At the supply chain level, the involvement and cooperation of customers and suppliers ensures that you can effectively implement cost improvement initiatives throughout the supply chain such as product design. , technical standards, change management, pull-and-reduce mechanisms, normalization…
10) Personal Development & Team Capability Release
Enterprises cannot achieve production cost improvement results by repeating the previous way of working. The Tower of Change model in the figure below illustrates the extent to which changes to improve production costs can be implemented continuously, extensively, and sustainably.
Simply put, production cost improvement results are realized through the implementation of new practices, such as line balancing, continuous flow, fast switching, total productivity maintenance, purchasing according to the principles of just-in-time production and pull mechanisms, etc. These practices help identify and eliminate waste (groups) of waste, specific losses in operations, and develop the capabilities of employees. , the team in applying tools and processes to improve production costs.

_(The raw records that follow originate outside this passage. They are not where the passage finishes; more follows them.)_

[src/rtl/tone_detector.sv]
// Measures the half-period of a 1-bit square wave and decodes which of four notes
// is present, with a lock streak, loss-of-signal timeout and raw period debug output.
module tone_detector #(
    parameter int unsigned NOM0       = 13514,
    parameter int unsigned NOM1       = 11363,
    parameter int unsigned NOM2       = 9020,
    parameter int unsigned NOM3       = 7584,
    parameter int unsigned TOL        = 256,
    parameter int unsigned LOCK_COUNT = 4,
    parameter int unsigned TIMEOUT    = 20000
) (
    input  logic        CLK,
    input  logic        RST_N,
    input  logic        AUDIO_IN,
    output logic [1:0]  NOTE_OUT,
    output logic        NOTE_VALID,
    output logic [15:0] PERIOD_OUT,
    output logic        PERIOD_STB
);

    typedef enum logic [1:0] {
        ST_IDLE    = 2'd0,
        ST_MEASURE = 2'd1,
        ST_LOCKED  = 2'd2
    } state_t;

    localparam logic [31:0] LO0       = NOM0 - TOL;
    localparam logic [31:0] HI0       = NOM0 + TOL;
    localparam logic [31:0] LO1       = NOM1 - TOL;
    localparam logic [31:0] HI1       = NOM1 + TOL;
    localparam logic [31:0] LO2       = NOM2 - TOL;
    localparam logic [31:0] HI2       = NOM2 + TOL;
    localparam logic [31:0] LO3       = NOM3 - TOL;
    localparam logic [31:0] HI3       = NOM3 + TOL;
    localparam logic [31:0] TIMEOUT_W = TIMEOUT;
    localparam logic [3:0]  LOCK_W    = LOCK_COUNT[3:0];

    // Returns {hit, note index}; 32-bit ordered range checks so nothing can wrap.
    function automatic logic [2:0] classify(input logic [15:0] cap);
        logic [31:0] c;
        c = {16'd0, cap};
        if (c >= LO0 && c <= HI0) begin
            classify = 3'b100;
        end else if (c >= LO1 && c <= HI1) begin
            classify = 3'b101;
        end else if (c >= LO2 && c <= HI2) begin
            classify = 3'b110;
        end else if (c >= LO3 && c <= HI3) begin
            classify = 3'b111;
        end else begin
            classify = 3'b000;
        end
    endfunction

    logic        sync1_q, sync1_d, sync2_q, sync2_d, sync3_q, sync3_d;
    logic [15:0] counter_q, counter_d;
    state_t      state_q, state_d;
    logic [1:0]  cand_q, cand_d;
    logic [3:0]  streak_q, streak_d;
    logic [1:0]  note_q, note_d;
    logic        valid_q, valid_d;
    logic [15:0] period_q, period_d;
    logic        stb_q, stb_d;

    logic        edge_s;
    logic        timeout_s;
    logic [15:0] cap_s;
    logic [2:0]  class_s;
    logic        hit_s;
    logic [1:0]  idx_s;
    logic [3:0]  streak_n_s;

    assign edge_s    = sync2_q ^ sync3_q;
    assign timeout_s = ({16'd0, counter_q} >= TIMEOUT_W);
    assign cap_s     = (counter_q == 16'hFFFF) ? 16'hFFFF : (counter_q + 16'd1);
    assign class_s   = classify(cap_s);
    assign hit_s     = class_s[2];
    assign idx_s     = class_s[1:0];

    // Synchroniser chain and saturating half-period counter next-state.
    always_comb begin
        sync1_d = AUDIO_IN;
        sync2_d = sync1_q;
        sync3_d = sync2_q;
        if (edge_s) begin
            counter_d = 16'd0;
        end else if (counter_q != 16'hFFFF) begin
            counter_d = counter_q + 16'd1;
        end else begin
            counter_d = counter_q;
        end
    end

    // Lock FSM next-state and output register inputs.
    always_comb begin
        state_d    = state_q;
        cand_d     = cand_q;
        streak_d   = streak_q;
        note_d     = note_q;
        valid_d    = valid_q;
        period_d   = period_q;
        stb_d      = 1'b0;
        streak_n_s = 4'd1;
        case (state_q)
            ST_IDLE: begin
                if (edge_s) begin
                    state_d = ST_MEASURE;
                end else begin
                    state_d = ST_IDLE;
                end
            end
            ST_MEASURE, ST_LOCKED: begin
                if (edge_s) begin
                    period_d = cap_s;
                    stb_d    = 1'b1;
                    if (hit_s && state_q == ST_LOCKED && idx_s == note_q) begin
                        state_d = ST_LOCKED;
                    end else if (hit_s) begin
                        if (state_q == ST_MEASURE && idx_s == cand_q) begin
                            streak_n_s = streak_q + 4'd1;
                        end else begin
                            streak_n_s = 4'd1;
                        end
                        cand_d   = idx_s;
                        streak_d = streak_n_s;
                        if (streak_n_s >= LOCK_W) begin
                            state_d = ST_LOCKED;
                            note_d  = idx_s;
                            valid_d = 1'b1;
                        end else begin
                            state_d = ST_MEASURE;
                            valid_d = 1'b0;
                        end
                    end else begin
                        state_d  = ST_MEASURE;
                        valid_d  = 1'b0;
                        streak_d = 4'd0;
                    end
                end else if (timeout_s) begin
                    state_d  = ST_IDLE;
                    valid_d  = 1'b0;
                    streak_d = 4'd0;
                end else begin
                    state_d = state_q;
                end
            end
            default: begin
                state_d  = ST_IDLE;
                valid_d  = 1'b0;
                streak_d = 4'd0;
            end
        endcase
    end

    // State and output registers.
    always_ff @(posedge CLK or negedge RST_N) begin
        if (!RST_N) begin
            sync1_q   <= 1'b0;
            sync2_q   <= 1'b0;
            sync3_q   <= 1'b0;
            counter_q <= 16'd0;
            state_q   <= ST_IDLE;
            cand_q    <= 2'd0;
            streak_q  <= 4'd0;
            note_q    <= 2'd0;
            valid_q   <= 1'b0;
            period_q  <= 16'd0;
            stb_q     <= 1'b0;
        end else begin
            sync1_q   <= sync1_d;
            sync2_q   <= sync2_d;
            sync3_q   <= sync3_d;
            counter_q <= counter_d;
            state_q   <= state_d;
            cand_q    <= cand_d;
            streak_q  <= streak_d;
            note_q    <= note_d;
            valid_q   <= valid_d;
            period_q  <= period_d;
            stb_q     <= stb_d;
        end
    end

    assign NOTE_OUT   = note_q;
    assign NOTE_VALID = valid_q;
    assign PERIOD_OUT = period_q;
    assign PERIOD_STB = stb_q;

endmodule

In addition, the pursuit of Lean Manufacturing principles, aligning cost improvement with value flow and product lifecycle, focus on waste and non-value-added activities, cross-functional mobilization and cross-functional implementation, ... provides businesses with new approach frameworks in which cost improvement practices are systematically and effectively planned and implemented. Pursuing the Plan – Do – Check – Adjust cycle with these approaches helps businesses continuously expand their understanding of the guiding principles, the interrelationships between factors, functions, divisions and levels in their system. Through that, enterprises develop their capacity as a team to effectively solve the challenges of improving production costs.
Finally, with the recognition of production cost improvement as a long-term strategy associated with the development of enterprise competitiveness, strengthening supply chain linkages and capacity development, enterprises form a Clear awareness and direction harmonize with and create effective leverage in fostering mutually beneficial relationships. This awareness and orientation is the foundation for pursuing approaches and implementing practices and tools to improve production costs.